Wie für Kraus gilt auch für Traxlers Band: Sie können beide, etwa am Aachener Weiher in der Sonne liegend, immer mal wieder in die Hand genommen und wunderbar gelesen, nicht aber an einem Stück verschlungen werden. In dieser Sprache können sich die LeserInnen nicht verlieren, man kann sie nur erkämpfen.
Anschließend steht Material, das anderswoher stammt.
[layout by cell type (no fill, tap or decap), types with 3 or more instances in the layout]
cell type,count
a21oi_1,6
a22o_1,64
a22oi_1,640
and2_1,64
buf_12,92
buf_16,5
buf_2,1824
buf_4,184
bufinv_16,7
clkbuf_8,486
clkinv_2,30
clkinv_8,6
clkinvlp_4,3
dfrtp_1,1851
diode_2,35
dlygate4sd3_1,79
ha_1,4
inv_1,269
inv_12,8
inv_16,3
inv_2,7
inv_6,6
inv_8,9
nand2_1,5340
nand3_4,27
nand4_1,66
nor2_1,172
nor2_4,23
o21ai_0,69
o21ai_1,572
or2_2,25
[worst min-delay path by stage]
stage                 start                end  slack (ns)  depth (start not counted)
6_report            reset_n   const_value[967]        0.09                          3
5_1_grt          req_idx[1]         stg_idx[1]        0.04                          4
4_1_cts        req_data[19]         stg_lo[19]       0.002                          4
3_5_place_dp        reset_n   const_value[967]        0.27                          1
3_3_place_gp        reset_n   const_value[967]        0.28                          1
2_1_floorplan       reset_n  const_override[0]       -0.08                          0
$ cat src/rtl/junction_pkg.sv
// junction_pkg: shared types for the two-road junction sequencer.
// State encoding, 3-bit lamp codes {red, amber, green} and the
// state-to-lamp decode used by junction_controller.
package junction_pkg;

   // Sequencer states; WALK is only reachable when PED_CROSSING_EN is defined.
   typedef enum logic [3:0] {
      MAIN_GREEN     = 4'd0,
      MAIN_AMBER     = 4'd1,
      ALL_RED_1      = 4'd2,
      SIDE_RED_AMBER = 4'd3,
      SIDE_GREEN     = 4'd4,
      SIDE_AMBER     = 4'd5,
      ALL_RED_2      = 4'd6,
      MAIN_RED_AMBER = 4'd7,
      WALK           = 4'd8
   } state_t;

   localparam logic [2:0] LAMP_RED       = 3'b100;
   localparam logic [2:0] LAMP_RED_AMBER = 3'b110;
   localparam logic [2:0] LAMP_GREEN     = 3'b001;
   localparam logic [2:0] LAMP_AMBER     = 3'b010;

   typedef struct packed {
      logic [2:0] main_l;
      logic [2:0] side_l;
      logic       walk_l;
   } lamps_t;

   // Moore decode; any encoding outside the enum shows all-red, walk off.
   function automatic lamps_t decode_lamps(input state_t st);
      lamps_t l;
      l.main_l = LAMP_RED;
      l.side_l = LAMP_RED;
      l.walk_l = 1'b0;
      case (st)
         MAIN_GREEN:     l.main_l = LAMP_GREEN;
         MAIN_AMBER:     l.main_l = LAMP_AMBER;
         ALL_RED_1:      l.main_l = LAMP_RED;
         SIDE_RED_AMBER: l.side_l = LAMP_RED_AMBER;
         SIDE_GREEN:     l.side_l = LAMP_GREEN;
         SIDE_AMBER:     l.side_l = LAMP_AMBER;
         ALL_RED_2:      l.main_l = LAMP_RED;
         MAIN_RED_AMBER: l.main_l = LAMP_RED_AMBER;
         WALK:           l.walk_l = 1'b1;
         default: begin
            l.main_l = LAMP_RED;
            l.side_l = LAMP_RED;
            l.walk_l = 1'b0;
         end
      endcase
      return l;
   endfunction

endpackage

$ cat src/rtl/dwell_timer.sv
// dwell_timer: saturating down-counter for per-phase dwell times.
// Loads load_val on load, otherwise counts down and sticks at zero;
// expired is high while the count is zero.
module dwell_timer #(
   parameter int           TW      = 8,
   parameter logic [TW-1:0] RST_VAL = {TW{1'b0}}
) (
   input  logic          clk,
   input  logic          rst,
   input  logic          load,
   input  logic [TW-1:0] load_val,
   output logic          expired
);

   logic [TW-1:0] cnt_r;

   // Count register: reload on phase entry, else decrement to zero and hold.
   always_ff @(posedge clk) begin
      if (rst) begin
         cnt_r <= RST_VAL;
      end else if (load) begin
         cnt_r <= load_val;
      end else if (cnt_r != {TW{1'b0}}) begin
         cnt_r <= cnt_r - {{(TW-1){1'b0}}, 1'b1};
      end else begin
         cnt_r <= cnt_r;
      end
   end

   assign expired = (cnt_r == {TW{1'b0}});

endmodule
### config.mk
export PLATFORM = sky130hd
export DESIGN_NAME = alu_rr_arbiter_flat
export DESIGN_NICKNAME = d
export VERILOG_FILES = /design/src/rtl/alu_rr_arbiter_if.sv /design/src/rtl/alu_rr_arbiter.sv /design/src/flat_wrapper.sv
export SDC_FILE = /design/constraint.sdc
export NUM_CORES = 1
export LEC_CHECK = 0
export CELL_PAD_IN_SITES_DETAIL_PLACEMENT = 1
export CELL_PAD_IN_SITES_GLOBAL_PLACEMENT = 2
export CORE_ASPECT_RATIO = 0.6
export CORE_MARGIN = 3
export CORE_UTILIZATION = 25
export DETAILED_ROUTE_END_ITERATION = 10
export PLACE_DENSITY_LB_ADDON = 0.1
export RECOVER_POWER = 100
export SYNTH_ARGS = -nofsm -noshare
export SYNTH_HDL_FRONTEND = slang
export SYNTH_SLANG_ARGS = --single-unit
### constraint.sdc
create_clock -name clk -period 3.1 [get_ports clk]
set_input_delay 0.31 -clock clk [delete_from_list [all_inputs] [get_ports clk]]
set_output_delay 0.31 -clock clk [all_outputs]
set_load 0.005 [all_outputs]
### src/rtl/alu_rr_arbiter_if.sv
// Requester/consumer bundle for the shared-ALU arbiter: per-requester operand
// slices and a valid/ready handshake on the request side, plus one response channel.
interface alu_rr_arbiter_if #(
    parameter int NUM_REQ = 4,
    parameter int W       = 8,
    parameter int ID_W    = 2
);
    logic [NUM_REQ-1:0]   req_valid;
    logic [NUM_REQ*W-1:0] req_A;
    logic [NUM_REQ*W-1:0] req_B;
    logic [2*NUM_REQ-1:0] req_ALU_control;
    logic [NUM_REQ-1:0]   req_ready;
    logic                 resp_valid;
    logic                 resp_ready;
    logic [ID_W-1:0]      resp_id;
    logic [W:0]           resp_C;
    logic                 resp_zero_flag;

    modport master (
        output req_valid, req_A, req_B, req_ALU_control, resp_ready,
        input  req_ready, resp_valid, resp_id, resp_C, resp_zero_flag
    );

    modport slave (
        input  req_valid, req_A, req_B, req_ALU_control, resp_ready,
        output req_ready, resp_valid, resp_id, resp_C, resp_zero_flag
    );
endinterface

### src/rtl/alu_rr_arbiter.sv
// Round-robin arbiter sharing one add/sub/and/or ALU among NUM_REQ requesters;
// one operation in flight, registered W+1-bit result returned over a handshake.
module alu_rr_arbiter #(
    parameter int word_length = 8,
    parameter int NUM_REQ     = 4,
    parameter int ID_W        = 2
) (
    input  logic            clk,
    input  logic            rst,
    alu_rr_arbiter_if.slave bus
);
    localparam int W     = word_length;
    localparam int PTR_W = (NUM_REQ > 1) ? $clog2(NUM_REQ) : 1;

    typedef enum logic [1:0] {IDLE, EXEC, RESP} state_t;

    state_t           state_reg;
    logic [PTR_W-1:0] ptr_reg;
    logic [W-1:0]     a_reg;
    logic [W-1:0]     b_reg;
    logic [1:0]       op_reg;
    logic [ID_W-1:0]  id_reg;
    logic             resp_valid_reg;
    logic [ID_W-1:0]  resp_id_reg;
    logic [W:0]       resp_c_reg;
    logic             resp_zero_reg;

    logic [W-1:0]       a_slice  [NUM_REQ];
    logic [W-1:0]       b_slice  [NUM_REQ];
    logic [1:0]         op_slice [NUM_REQ];
    logic [NUM_REQ-1:0] upper_req;
    logic [PTR_W-1:0]   grant_idx;
    logic               grant_any;
    logic [PTR_W-1:0]   ptr_next;
    logic [W:0]         alu_next;

    // upper_req keeps only requests at or above the pointer, so the scan wraps naturally
    genvar gi;
    generate
        for (gi = 0; gi < NUM_REQ; gi++) begin : g_req
            assign a_slice[gi]    = bus.req_A[gi*W +: W];
            assign b_slice[gi]    = bus.req_B[gi*W +: W];
            assign op_slice[gi]   = bus.req_ALU_control[2*gi +: 2];
            assign upper_req[gi]  = bus.req_valid[gi] && (PTR_W'(gi) >= ptr_reg);
            assign bus.req_ready[gi] = (state_reg == IDLE) && !rst && grant_any &&
                                       (grant_idx == PTR_W'(gi));
        end
    endgenerate

    always_comb begin
        grant_any = |bus.req_valid;
        grant_idx = '0;
        for (int i = NUM_REQ - 1; i >= 0; i--) begin
            if (bus.req_valid[i]) grant_idx = PTR_W'(i);
        end
        for (int i = NUM_REQ - 1; i >= 0; i--) begin
            if (upper_req[i]) grant_idx = PTR_W'(i);
        end
    end

    assign ptr_next = (grant_idx == PTR_W'(NUM_REQ - 1)) ? '0 : grant_idx + PTR_W'(1);

    // Bit W is carry for add and borrow for sub; always 0 for the logic ops
    always_comb begin
        alu_next = '0;
        case (op_reg)
            2'b00:   alu_next = {1'b0, a_reg} + {1'b0, b_reg};
            2'b01:   alu_next = {1'b0, a_reg} - {1'b0, b_reg};
            2'b10:   alu_next = {1'b0, a_reg & b_reg};
            default: alu_next = {1'b0, a_reg | b_reg};
        endcase
    end

    always_ff @(posedge clk) begin
        if (rst) begin
            state_reg      <= IDLE;
            ptr_reg        <= '0;
            a_reg          <= '0;
            b_reg          <= '0;
            op_reg         <= '0;
            id_reg         <= '0;
            resp_valid_reg <= 1'b0;
            resp_id_reg    <= '0;
            resp_c_reg     <= '0;
            resp_zero_reg  <= 1'b0;
        end else begin
            case (state_reg)
                IDLE: begin
                    if (grant_any) begin
                        a_reg     <= a_slice[grant_idx];
                        b_reg     <= b_slice[grant_idx];
                        op_reg    <= op_slice[grant_idx];
                        id_reg    <= ID_W'(grant_idx);
                        ptr_reg   <= ptr_next;
                        state_reg <= EXEC;
                    end
                end
                EXEC: begin
                    resp_c_reg     <= alu_next;
                    resp_zero_reg  <= (alu_next == '0);
                    resp_id_reg    <= id_reg;
                    resp_valid_reg <= 1'b1;
                    state_reg      <= RESP;
                end
                RESP: begin
                    if (bus.resp_ready) begin
                        resp_valid_reg <= 1'b0;
                        state_reg      <= IDLE;
                    end
                end
                default: state_reg <= IDLE;
            endcase
        end
    end

    assign bus.resp_valid     = resp_valid_reg;
    assign bus.resp_id        = resp_id_reg;
    assign bus.resp_C         = resp_c_reg;
    assign bus.resp_zero_flag = resp_zero_reg;
endmodule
Auch wenn man sich so langsam wieder eine neue Lyrik-Sprache wünscht, näher an den sprachlichen Entwicklungen unserer Zeit, in der kurze, fast-lyrische Texte uns alltäglich in den neuen Kommunikationsformen von Facebook bis Whatsapp begegnen, sollten doch alle ernsthaft Literaturbegeisterten Daniela Seel und ihrem Kookbooks-Team dankbar sein, dass sie sich solch sperriger Texte annehmen, die in den großen Verlagen von MarketingstrategInnen längst weggekürzt wurden. Im Sommer am Rhein oder zwischen den Vorlesungen auf der Uniwiese ein paar Gedichte aus dem Kookbooks-Reservoir zu lesen lohnt sich auf jeden Fall eher, als sich an Denis Scheck und die Spiegel-Bestseller zu ketten.